Lower mortgage rates sharply improved housing affordability, releasing pent-up demand and gradually restoring confidence to housing markets. The revival of housing markets over the past year, however, has been mixed between capital cities, capital city regions, price ranges and buyer types.
Sydney has been a clear leader in housing market activity over the past 12 months with prices growth the strongest since the boom period of 2002/2003.
Other capital city markets have produced varying results with peak annual house price growth for Melbourne and Perth at 10 per cent – the best results for those cities since 2009/2010. Brisbane, Adelaide, Hobart and Canberra however have produced more subdued outcomes that largely reflect the constraining impact of underperforming local economies.
The revival in prices growth has predictably produced increased levels of residential investors, particularly in the Sydney market. Attracted by the strongest prices growth in a decade, investors have surged into the Sydney market at record levels.

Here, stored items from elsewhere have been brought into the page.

This design comes from an exercise in tuning for small area and a short achievable clock period on the open sky130 flow, not from production work. The RTL was checked by simulation tests, not by an equivalence proof against the original design. Power and IR drop assume default switching activity.

==> design/flow/design.v <==
`timescale 1ns / 1ps
module rf_aoi222(input a1, input a2, input b1, input b2, input c1, input c2, output y);
    assign y = ~((a1 & a2) | (b1 & b2) | (c1 & c2));
endmodule
module rf_nand2(input a, input b, output y);
    assign y = ~(a & b);
endmodule
module rf_join11(input [10:0] g, output yn);
    assign yn = &g;
endmodule
module rf_rbit(input [31:1] sel, input [31:1] d, output yn);
    wire [10:0] g;
    genvar j;
    generate for (j = 0; j < 10; j = j + 1) begin : T
        rf_aoi222 u(.a1(sel[3*j+1]), .a2(d[3*j+1]), .b1(sel[3*j+2]), .b2(d[3*j+2]),
                    .c1(sel[3*j+3]), .c2(d[3*j+3]), .y(g[j]));
    end endgenerate
    rf_nand2 u31(.a(sel[31]), .b(d[31]), .y(g[10]));
    rf_join11 uj(.g(g), .yn(yn));
endmodule
module rf_wdec(input [4:0] n, input wen, input rst, output [31:1] en);
    genvar i;
    generate for (i = 1; i < 32; i = i + 1) begin : D
        assign en[i] = (wen && n == i) || rst;
    end endgenerate
endmodule
module wb_nand4(input a, input b, input c, input d, output y);
    assign y = ~(a & b & c & d);
endmodule
module wb_bit9(input [8:0] s, input [8:0] d, input fill_n, output y);
    wire [2:0] g;
    genvar j;
    generate for (j = 0; j < 3; j = j + 1) begin : T
        rf_aoi222 u(.a1(s[3*j]), .a2(d[3*j]), .b1(s[3*j+1]), .b2(d[3*j+1]),
                    .c1(s[3*j+2]), .c2(d[3*j+2]), .y(g[j]));
    end endgenerate
    wb_nand4 uj(.a(g[0]), .b(g[1]), .c(g[2]), .d(fill_n), .y(y));
endmodule
module wb_mux(input [31:0] sum, input [31:0] g, input [31:0] p, input [31:0] pgn,
              input [31:0] shr, input [31:0] shl, input [15:0] imm, input [31:0] mem,
              input [15:0] io, input [31:0] pc4,
              input s_arith, input s_slt, input s_g, input s_p, input s_n,
              input s_srl, input s_sll, input fill_n, input s_lui,
              input s_mem, input s_io, input s_jal, output [31:0] wd);
    genvar b;
    generate for (b = 0; b < 32; b = b + 1) begin : B
        if (b == 0) begin : Z
            assign wd[0] = (s_arith & sum[0]) | (s_slt & sum[31]) | (s_g & g[0]) | (s_p & p[0])
                         | (s_n & pgn[0]) | (s_srl & shr[0]) | (s_sll & shl[0]) | ~fill_n
                         | (s_mem & mem[0]) | (s_io & io[0]) | (s_jal & pc4[0]);
        end else if (b < 16) begin : L
            wb_bit9 u(.s({s_arith, s_g, s_p, s_n, s_srl, s_sll, s_mem, s_io, s_jal}),
                      .d({sum[b], g[b], p[b], pgn[b], shr[b], shl[b], mem[b], io[b], pc4[b]}),
                      .fill_n(fill_n), .y(wd[b]));
        end else begin : H
            wb_bit9 u(.s({s_arith, s_g, s_p, s_n, s_srl, s_sll, s_mem, s_lui, s_jal}),
                      .d({sum[b], g[b], p[b], pgn[b], shr[b], shl[b], mem[b], imm[b-16], pc4[b]}),
                      .fill_n(fill_n), .y(wd[b]));
        end
    end endgenerate
endmodule
module rf_dec(input [4:0] n, output [31:1] sel);
    genvar i;
    generate for (i = 1; i < 32; i = i + 1) begin : D
        assign sel[i] = (n == i);
    end endgenerate
endmodule
module mem_addr(input [15:0] p, input [15:0] g, output [15:0] sum, output c10);
    wire [15:0] pp [0:4];
    wire [15:0] gg [0:4];
    assign gg[0] = g;
    assign pp[0] = p;
    genvar l, m;
    generate for (l = 0; l < 4; l = l + 1) begin : L
        for (m = 0; m < 16; m = m + 1) begin : M
            if ((m >> l) & 1) begin : C
                localparam integer J = ((m >> l) << l) - 1;
                assign gg[l+1][m] = gg[l][m] | (pp[l][m] & gg[l][J]);
                assign pp[l+1][m] = pp[l][m] & pp[l][J];
            end else begin : N
                assign gg[l+1][m] = gg[l][m];
                assign pp[l+1][m] = pp[l][m];
            end
        end
    end endgenerate
    assign sum = p ^ {gg[4][14:0], 1'b0};
    assign c10 = gg[4][9];
endmodule
module mem_strobe(input [21:0] rh, input [21:0] s, input [21:0] si, input c10,
                  input is_sw, input is_lw, output we, output re, output is_io);
    wire io0 = &(rh ^ s);
    wire io1 = &(rh ^ si);
    assign is_io = c10 ? io1 : io0;
    assign we = is_sw & ~is_io;
    assign re = is_lw & ~is_io;
endmodule
module sh_mux2i(input a, input b, input s, output y);
    assign y = ~(s ? b : a);
endmodule
module minisys_cpu(
    input         clk,
    input         rst,           
    output [13:0] imem_addr,     
    input  [31:0] imem_data,     
    output [13:0] dmem_addr,     
    output        dmem_we,       
    output        dmem_re,       
    output [31:0] dmem_wdata,    
    input  [31:0] dmem_rdata,    
    input  [23:0] switch_i,      
    input  [15:0] kbd_i,         
    output [23:0] led,           
    output [31:0] seg_num        
);
    wire [31:0] ins = imem_data;
    wire [5:0]  op  = ins[31:26];
    wire [5:0]  fn  = ins[5:0];
    wire [4:0]  rs  = ins[25:21];
    wire [4:0]  rt  = ins[20:16];
    wire [4:0]  rd  = ins[15:11];
    wire [4:0]  sh  = ins[10:6];
    wire [15:0] imm = ins[15:0];
    wire is_lw   = op[5] & ~op[3];
    wire is_sw   = op[5] &  op[3];
    wire is_i    = ~op[5] & op[3];                  
    wire is_r    = ~op[5] & ~op[3] & ~op[2] & ~op[1];
    wire is_br   = ~op[5] & ~op[3] &  op[2];        
    wire is_jmp  = ~op[5] & ~op[3] & ~op[2] & op[1];  
    wire is_jal  = is_jmp & op[0];
    wire is_jr   = is_r & ~fn[5] & fn[3];
    wire zext    = is_i & (op[2] | op[0]);
    wire [31:0] ext = {{16{imm[15] & ~zext}}, imm};
    wire [31:0] sext = {{16{imm[15]}}, imm};
    reg  [31:0] pc;
    reg  [15:0] io_q;
    reg  [23:0] led_q;
    reg  [15:0] seg_lo;
    reg  [7:0]  seg_mid;
    reg  [2:0]  seg_a;      
    reg  [2:0]  seg_b;      
    wire        wen;
    wire [4:0]  wa;
    wire [31:1] sel_a, sel_b, en_w;
    wire [31:0] wdr;
    wire [31:0] rbits [1:31];
    rf_dec dec_a(.n(rs), .sel(sel_a));
    rf_dec dec_b(.n(rt), .sel(sel_b));
    rf_wdec dec_w(.n(wa), .wen(wen), .rst(rst), .en(en_w));
    genvar g, b;
    generate for (g = 1; g < 32; g = g + 1) begin : R
        reg [31:0] q;
        always @(posedge clk) begin
            if (en_w[g]) q <= wdr;
        end
        assign rbits[g] = q;
    end endgenerate
    wire [31:0] ra_n, rb_n;
    wire [31:0] ra = ~ra_n;
    wire [31:0] rb = ~rb_n;
    generate for (b = 0; b < 32; b = b + 1) begin : P
        wire [31:1] col;
        for (g = 1; g < 32; g = g + 1) begin : C
            assign col[g] = rbits[g][b];
        end
        rf_rbit pa(.sel(sel_a), .d(col), .yn(ra_n[b]));
        rf_rbit pb(.sel(sel_b), .d(col), .yn(rb_n[b]));
    end endgenerate
    wire [31:0] bop   = is_r ? rb : ext;
    wire        sub   = is_r ? (fn[3] | (fn[1] & ~fn[2])) : (is_i & op[1] & ~op[2]);
    wire [31:0] bx    = bop ^ {32{sub}};
    wire [31:0] p     = ra ^ bx;
    wire [31:0] gn    = ra & bx;
    wire [31:0] pg [0:5];
    wire [31:0] gg [0:5];
    assign gg[0] = {gn[31:1], gn[0] | (p[0] & sub)};
    assign pg[0] = p;
    genvar l, m;
    generate for (l = 0; l < 5; l = l + 1) begin : L
        for (m = 0; m < 32; m = m + 1) begin : M
            if ((m >> l) & 1) begin : C
                localparam integer J = ((m >> l) << l) - 1;
                assign gg[l+1][m] = gg[l][m] | (pg[l][m] & gg[l][J]);
                assign pg[l+1][m] = pg[l][m] & pg[l][J];
            end else begin : N
                assign gg[l+1][m] = gg[l][m];
                assign pg[l+1][m] = pg[l][m];
            end
        end
    end endgenerate
    wire [31:0] cy    = gg[5];                     
    wire [31:0] sum   = p ^ {cy[30:0], sub};
    wire        sh_var   = fn[2];
    wire        sh_left  = ~fn[1];
    wire        sh_fill  = fn[0] & rb[31];
    wire [4:0]  sh_amt   = sh_var ? ra[4:0] : sh;
    wire        sh_big   = sh_var & (|ra[31:5]);
    wire [31:0] sx [0:5];
    wire [31:0] sh_r, sh_out;
    genvar q;
    generate for (q = 0; q < 32; q = q + 1) begin : SH
        sh_mux2i ui(.a(rb[q]), .b(rb[31-q]), .s(sh_left), .y(sx[0][q]));
        for (l = 0; l < 5; l = l + 1) begin : S
            if (q + (1 << l) < 32) begin : M
                sh_mux2i u(.a(sx[l][q]), .b(sx[l][q + (1 << l)]), .s(sh_amt[l]), .y(sx[l+1][q]));
            end else begin : F
                sh_mux2i u(.a(sx[l][q]), .b(l % 2 ? sh_fill : ~sh_fill), .s(sh_amt[l]), .y(sx[l+1][q]));
            end
        end
        assign sh_out[q] = sx[5][31-q];
    end endgenerate
    assign sh_r = sx[5];
    wire [15:0] ap = ra[15:0] ^ imm;
    wire [15:0] ag = ra[15:0] & imm;
    wire [15:0] addr;
    wire        c10;
    mem_addr mad(.p(ap), .g(ag), .sum(addr), .c10(c10));
    wire [21:0] inc  = sext[31:10] + 22'd1;
    wire        is_io;
    wire [1:0] ioa = addr[1:0];
    wire io_rd = is_lw & is_io;
    wire io_wr = is_sw & is_io;
    mem_strobe mst(.rh(ra[31:10]), .s(sext[31:10]), .si(inc), .c10(c10),
                   .is_sw(is_sw), .is_lw(is_lw), .we(dmem_we), .re(dmem_re), .is_io(is_io));
    wire mem_rd = is_lw & ~is_io;
    assign dmem_addr = addr[15:2];
    assign dmem_wdata = rb;
    reg [15:0] io_data;
    always @(*) begin
        io_data = io_q;
        if (io_rd) begin
            case (ioa)
                2'b00: io_data = switch_i[15:0];
                2'b10: io_data = {8'h00, switch_i[23:16]};
                2'b11: io_data = kbd_i;
                default: io_data = io_q;
            endcase
        end
    end
    wire eq = (ra == rb);
    wire taken = is_br & (eq ^ op[0]);
    wire [29:0] boff = taken ? sext[29:0] : 30'b0;
    wire [29:0] pcw  = pc[31:2] + boff + 30'd1;
    wire [31:0] pcn  = {pcw, pc[1:0]};           
    wire [31:0] pc4  = pcn;                      
    reg [31:0] npc;
    always @(*) begin
        if (is_jmp)      npc = {pc[31:28], ins[25:0], 2'b00};
        else if (is_jr)  npc = ra;
        else             npc = pcn;
    end
    assign imem_addr = pc[15:2];
    wire [1:0] lop   = is_r ? fn[1:0] : op[1:0];
    wire r_arith = is_r & fn[5] & ~fn[2] & ~fn[3];
    wire r_slt   = is_r & fn[5] & fn[3];
    wire r_logic = is_r & fn[5] & fn[2];
    wire r_shift = is_r & ~fn[5];
    wire i_arith = is_i & ~op[2] & ~op[1];
    wire i_slt   = is_i & ~op[2] & op[1];
    wire i_logic = is_i & op[2] & ~(op[1] & op[0]);
    wire i_lui   = is_i & op[2] & op[1] & op[0];
    wire is_log  = r_logic | i_logic;
    wire nr      = ~rst;
    wire s_arith = nr & (r_arith | i_arith);
    wire s_slt   = nr & (r_slt | i_slt);
    wire s_g     = nr & is_log & ~lop[1];              
    wire s_p     = nr & is_log & (lop[1] ^ lop[0]);    
    wire s_n     = nr & is_log & lop[1] & lop[0];      
    wire s_srl   = nr & r_shift & ~sh_left & ~sh_big;
    wire s_sll   = nr & r_shift & sh_left & ~sh_big;
    wire s_fill  = nr & r_shift & sh_big & sh_fill;
    wire s_lui   = nr & i_lui;
    wire s_mem   = nr & is_lw & mem_rd;
    wire s_io    = nr & is_lw & ~mem_rd;
    wire s_jal   = nr & is_jal;
    wb_mux wbm(.sum(sum), .g(gn), .p(p), .pgn(~(p | gn)), .shr(sh_r), .shl(sh_out), .imm(imm),
               .mem(dmem_rdata), .io(io_data), .pc4(pc4),
               .s_arith(s_arith), .s_slt(s_slt), .s_g(s_g), .s_p(s_p), .s_n(s_n),
               .s_srl(s_srl), .s_sll(s_sll), .fill_n(~s_fill), .s_lui(s_lui),
               .s_mem(s_mem), .s_io(s_io), .s_jal(s_jal), .wd(wdr));
    assign wen = (is_r & ~is_jr) | is_i | is_lw | is_jal;
    assign wa  = is_jal ? 5'd31 : (is_r ? rd : rt);
    always @(posedge clk) begin
        if (rst) begin
            pc    <= 32'b0;
            io_q  <= 16'b0;
            led_q <= 24'b0;
            seg_lo <= 16'b0;
            seg_mid <= 8'b0;
            seg_a <= 3'b0;
            seg_b <= 3'b0;
        end else begin
            pc <= npc;
            io_q <= io_data;
            if (io_wr) begin
                if (ioa == 2'b00) led_q[15:0] <= rb[15:0];
                else if (ioa == 2'b10) led_q[23:16] <= rb[7:0];
            end else
                led_q <= 24'b0;
            if (io_wr && ioa == 2'b00) begin
                seg_lo <= rb[15:0];
                seg_a  <= switch_i[23:21];
                seg_b  <= 3'b0;
            end else if (io_wr && ioa == 2'b11) begin
                seg_mid <= rb[7:0];
                seg_a  <= 3'b0;
                seg_b  <= switch_i[23:21];
            end
        end
    end
    assign led = led_q;
    assign seg_num = {1'b0, seg_a, 1'b0, seg_b, seg_mid, seg_lo};
endmodule
==> design/flow/flow/run.sh <==
#!/bin/bash
# Layout flow: the standard ORFS flow (standard.sh), with
#  - port buffers of sky130_fd_sc_hd__buf_1 instead of the default delay buffer
#  - a larger setup slack margin for ORFS's timing repair, so that it keeps
#    improving paths past the (loose) clock constraint
#  - global routing that keeps more wires off met1/met2 (flow/fastroute.tcl)
# The SDC, clock period and every other setting are the standard flow's.
set -uo pipefail
here=$(pwd)
export SETUP_SLACK_MARGIN=7
export BUFFER_PORTS_ARGS="-buffer_cell sky130_fd_sc_hd__buf_1"
export FASTROUTE_TCL="$here/flow/fastroute.tcl"
bash standard.sh > standard_flow.log 2>&1
status=$?
cp -f orfs/logs/sky130hd/minisys_cpu/base/*.log . 2>/dev/null || true
exit $status
==> design/flow/flow/fastroute.tcl <==
# Global routing layers for sky130hd, as the platform's fastroute.tcl, but
# with less of met1 and met2 offered to the global router so that fewer
# wires are left to fight over the cell pins there.
set_global_routing_layer_adjustment met1 0.5
set_global_routing_layer_adjustment met2 0.35
set_global_routing_layer_adjustment met3-$::env(MAX_ROUTING_LAYER) 0.2

set_routing_layers -clock $::env(MIN_CLK_ROUTING_LAYER)-$::env(MAX_ROUTING_LAYER)
set_routing_layers -signal $::env(MIN_ROUTING_LAYER)-$::env(MAX_ROUTING_LAYER)
==> design/flow/standard.sh <==
#!/bin/bash
# synth_recipe.tcl (not shown) runs the flow's synth.tcl, then flattens the netlist and writes it again
# the make line also repeats each setting of config.mk as NAME=value (left out here)
make -C /OpenROAD-flow-scripts/flow DESIGN_CONFIG=/design/flow/config.mk WORK_HOME=/design/flow/orfs CLKGATE_MAP_FILE= SYNTH_SCRIPT=/design/flow/synth_recipe.tcl "${@:-finish}"
==> design/flow/config.mk <==
export PLATFORM = sky130hd
export DESIGN_NAME = minisys_cpu
export DESIGN_NICKNAME = minisys_cpu
export VERILOG_FILES = /design/flow/design.v
export SDC_FILE = /design/flow/constraint.sdc
export NUM_CORES = 4
export LEC_CHECK = 0
export CAP_MARGIN = 20
export CORE_MARGIN = 2
export CORE_UTILIZATION = 50
export CTS_CLUSTER_DIAMETER = 100
export CTS_CLUSTER_SIZE = 30
export SLEW_MARGIN = 20
export SYNTH_HIERARCHICAL = 1
export SYNTH_MINIMUM_KEEP_SIZE = 0
==> design/flow/constraint.sdc <==
create_clock -name core_clock -period 18.0 [get_ports {clk}]
set_input_delay 3.6000 -clock core_clock [delete_from_list [all_inputs] [get_ports {clk}]]
set_output_delay 3.6000 -clock core_clock [all_outputs]
set_load 0.01 [all_outputs]
==> qor.yml, run 1 <==
power:
  power.switching_uw: 1829
  sequentialPowerShare: 0.537
  clockPowerShare: 0.232
  p_int_uw: 3966
  ir_drop_mv: 0.08126
  combPwrFrac: 0.230
  leakagePower_uw: 0.02204
  sw_frac_of_total: 0.3156
  power_density_nw_per_um2: 93.92
synth:
  synth_top_flop_cell: "edfxtp_1"
  synthesis.area_sq_um: 52670
  synth_xor_area_frac: 0.02858
  yosys.area_share.simple: 0.09073
  synth-seq-cells: 1094
  synth_top_family_by_area: "compound AO/OA/AOI/OAI gates"
  yosys_warnings: 8
  async_reset_ff_frac: 0
  synthMuxAreaShare: 0.04127
  syn_inst: 3828
  synth.yosys.seq_area_share: 0.6044
  synth_edf_count: 992
  ys_types: 81
  syn_avg_cell_area_sq_um: 13.76
  synth_compound_area_frac: 0.1865
  synthAdderAreaFrac: 0.02936
place:
  place_congestion: 1.017
  dp_hpwl_mm: 136.5
  place.port_buffers: 220
  place_worst_setup_slack_ns: 5.032
global_routing:
  grt_pass1_vias: 42054
  antenna_found_initial: 6
  grt_remaining_overflow: 0
  grt_first_pass_wirelength_mm: 300.2
  grt_max_degree: 59
  grt_use_total: 0.4790
cts:
  path_clk_slew_ns: 0.11
  clockBufferDepth: 3
  cts_max_level: 2
  cts_root_buf: "clkbuf_16"
  holdBufCountCts: 0
  cts_made_buffers: 47
  cts_sinks: 1094
  worst_skew_pair.late_latency_ns: 0.70
  cts_tree: "done"
routing:
  vias: 42836
  wire_per_inst_um: 38.60
  remaining_drc_errors: 0
  dr.pass1.iters: 10
  drtAntennaViolNets: 0
  drtIter0Drc: 6536
  vias_per_cell: 7.402
  finalWirelength_mm: 223.4
setup_path:
  cp.arrival_ns: 7.93
  endpoint_kind: "output port"
  cp-start-kind: "primary input"
  crit_path_max_fanout: 9
  cpPeakStageDelay_ns: 0.60
  criticalPathCategory: "in2out"
  path_cells: "buf_1, buf_6, nand2b_4, nor2_4, buf_12, a222oi_1, nand4_1, nor3_2, buf_4, inv_4, ha_4, ha_4, o211a_4, o211ai_4, a31o_4, nand2b_4, nand4_1, nor2_1, a22oi_2, and2_4, buf_6"
  critPathRequiredTime_ns: 14.40
  crit_path_top_delay_cell: "nand4_1"
die:
  dieArea_sq_um: 107900
  die_h_um: 328.5
  start_util: 0.5024
  num_rows: 119
  io_pins: 224
  chipWidth_um: 328.5
  core-area_sq_um: 104800
min_path:
  hp-class: "reg2reg"
finish:
  syn_to_final_growth_pct: 17.15
  drive_above_1_share: 0.1729
  final_cell_mix: "edfxtp_1 (992), a222oi_1 (742), buf_4 (273), mux2i_1 (203), buf_1 (197)"
  final_common_cell: "edfxtp_1"
  fin_nets: 4602
sta:
  period_needed_ns: 11.53
  final.setup_skew_ns: 0.04207
  setup_tns_ns: 0
  setup_viol: 0
  finalCritPeriodShare: 0.6407
  finalWorstSetupSlack_ns: 6.467
  grt_setup_unrepaired: "yes"
  hold_viol_final: 0
  clock.fmax_mhz: 86.71
  relSlewSlack: 0.2313
  worst_pin_slew_ns: 1.153
  maxSlewViolCount: 0
run_status:
  status: "finished clean"
flow_run:
  maxCapViolCount: 0
## logic make-up after synthesis
kind of cell	count (synthesis)
compound gates	1107
flops	1094
simple gates	879
buf+inv	240
mux	216
xor+xnor	171
fa+ha+maj	120
other cells	1
## per-layer routing
layer	wire [um]	GRT usage	up-vias
li1	-	-	17888
met1	72620	0.6681	20808
met2	88990	0.6628	3314
met3	40820	0.2674	816
met4	20860	0.3256	10
met5	60	0	-
## final timing paths
| kind | from | to | slack, ns | depth (start not counted) |
|---|---|---|---|---|
| hold reg to reg | seg_lo[2]$_SDFFE_PP0P_ | seg_lo[2]$_SDFFE_PP0P_ | 0.47 | 2 |
| setup reg to reg | R[13].q[4]$_DFFE_PP_ | R[19].q[28]$_DFFE_PP_ | 10.32 | 29 |
| hold / removal | seg_lo[2]$_SDFFE_PP0P_ | seg_lo[2]$_SDFFE_PP0P_ | 0.47 | 2 |
| setup / recovery | imem_data[24] | dmem_we | 6.47 | 21 |
## modules after synthesis, one instance, submodules excluded, a selection
module	cell area (sq um)	flip-flops and latches	times used	cells inside
mem_addr	457.9	0	1	68
mem_strobe	508.0	0	1	64
minisys_cpu	39370	1094	1	2262
rf_aoi222	10.01	0	733	1
rf_dec	217.7	0	2	46
rf_join11	27.53	0	64	4
rf_nand2	3.754	0	64	1
rf_wdec	395.4	0	1	59
sh_mux2i	10.01	0	192	1
wb_mux	48.80	0	1	7
wb_nand4	6.256	0	31	1
## critical path: cells and delay by family
family | cells | cell delay [ns]
and+or+nand+nor | 8 | 1.64
adders and majority gates | 2 | 0.38
buffers and inverters | 6 | 0.78
AOI/OAI and AO/OA | 5 | 1.49
## sequential cells by signal, indices dropped and copies added, names as in the netlist
name / cells
R.q: 992
seg_lo: 16
seg_mid: 8
io_q: 16
pc: 32
led_q: 24
seg_b: 3
seg_a: 3
## repair_timing
item	4_1_cts	5_1_grt
gates cloned	8	18
endpoints found under the setup margin	899	477
resized for setup	162	145
endpoints found under the hold margin	0	0
pin swaps	106	120
buffers inserted	92	77
## synth_stat cells, types with 5 or more instances
cell	number	area share
edfxtp_1	992	0.57
a222oi_1	742	0.14
nor2_1	208	0.015
mux2i_1	207	0.039
nand4_1	182	0.022
nand2_1	158	0.011
inv_1	137	0.0098
ha_1	114	0.027
dfxtp_1	102	0.039
xor2_1	96	0.016
a21oi_1	92	0.0087
nand3_1	89	0.0085
o21ai_0	79	0.0075
xnor2_1	74	0.012
clkbuf_1	72	0.0051
nor3_2	64	0.012
a211oi_1	59	0.0084
nor3_1	43	0.0041
a21o_1	26	0.0037
and2_1	21	0.0025
nor2b_1	18	0.0021
buf_4	17	0.0024
nand2b_1	17	0.0020
nor4_1	14	0.0017
o21ai_1	13	0.0012
or2_2	11	0.0013
and3_1	10	0.0012
o211ai_1	10	0.0014
mux2_2	9	0.0019
o2bb2ai_1	9	0.0015
a22oi_1	8	0.0011
a21boi_0	7	0.0010
a31o_1	7	0.0012
nand3b_1	7	0.0010
o21a_1	7	0.0010
buf_2	6	0.00057
fa_1	6	0.0023
or3b_4	6	0.0013
and2_2	5	0.00071
nand4b_1	5	0.00083
o21bai_1	5	0.00071
or3_1	5	0.00059
## metrics by stage
| step | total power [uW] | hold WS (ns) | utilization | cells | instance area (sq um) |
|---|---|---|---|---|---|
| CTS | 5689 | 0.4715 | 0.5733 | 5686 | 60100 |
| floorplan | 3822 | 0.4726 | - | 3829 | 52670 |
| detailed placement | 4319 | 0.4460 | 0.5429 | 5523 | 56900 |
| finish | 5795 | 0.4691 | 0.5886 | 5787 | 61700 |
| global placement | 4302 | 0.4371 | 0.5429 | 5523 | 56900 |
| global route | 5961 | 0.4931 | 0.5885 | 5782 | 61690 |
## final cells by class
class | instances | area (sq um)
Fill cell | 8500 | 43120
Sequential cell | 1094 | 31830
Multi-Input combinational cell | 2495 | 21310
Timing Repair Buffer | 600 | 4821
Tap cell | 1391 | 1740
Clock buffer | 53 | 1241
Inverter | 138 | 524.3
Clock inverter | 10 | 221.5
Antenna cell | 6 | 15.01
## power by group through the flow
stage                     logic, uW  registers, uW  clock network (uW)
after CTS                      1230           3110                1350
after detailed placement       1150           3170                   0
after global placement         1150           3150                   0
after floorplan                 675           3150                   0
final                          1330           3110                1350
after global routing           1390           3140                1430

The self-fulfilling cycle of rising prices through increased investor activity in turn attracting more investors in turn pushing up prices is being sustained by a still stable Sydney rental market. Vacancy rates remain low as demand for rental property continues to be driven by low numbers of first home buyers and high numbers of overseas migrants.
Although gross yields in Sydney are low and may push below 4.0 per cent, the prospects of the best capital gain of any of the capitals and consistent income flow continue to motivate investors. The latest ABS housing finance data reports that investor activity in NSW now accounts for almost 60 per cent of all housing finance allocated for housing sales in that state – clearly an all-time record market share. NSW also currently accounts for 43 per cent of all investor lending in Australia.
Strong price growth and record levels of investors in the Sydney housing market have alerted policymakers to the risk that the local market may overshoot its fundamentals with unsustainable prices growth unreflective of underlying demand in the rental market.
Macro-prudential policy options have been mooted by the Reserve Bank and APRA [that are] designed to reduce lending to what are perceived to be higher risk housing markets or buyer groups – notably investors.
Recent signs, however, reveal that capital city prices growth is moderating as the impact of historically low interest rates washes through marketplaces. All capital cities with the exception of Sydney, Darwin and Melbourne, recorded falls in median house prices over the September 2014 quarter. And Melbourne’s rate of growth at just 1.0 per cent was the lowest recorded by that city in two years.
A weakening of buyer activity will act to ameliorate concerns from policyholders of a potential emergence of a general imbalance in housing markets. The Sydney housing market clearly remains the significant performer, with policy outcomes unlikely to be effective by targeting a single market or sub-market. Such policies could in fact create unforeseen consequences for market stability going forward.
Australian capital city housing markets have typically reflected orderly growth and correction phases rather than the popularised boom-and-bust model.
Interest rates as a key driver of housing market cycles are set to remain steady for the foreseeable future as the economic prospects of Australia continue to be problematic. This will ensure a predictable flattening of the housing cycle with fluctuations to become more moderate and reflective of local supply and demand dynamics.
Activity will also naturally reflect the performance of local economies particularly as that translates into incomes growth.
Investor levels will typically moderate as house price growth moderates, however the strong connection to residential investment by Australians will continue to generate significant levels of investors despite the prospect of moderate prices growth.
The taxation advantages for owner-occupiers and residential investors, the general underlying connection to home ownership and the constraints to new supply in most capitals will ensure that investment returns will remain competitive over the medium to longer term.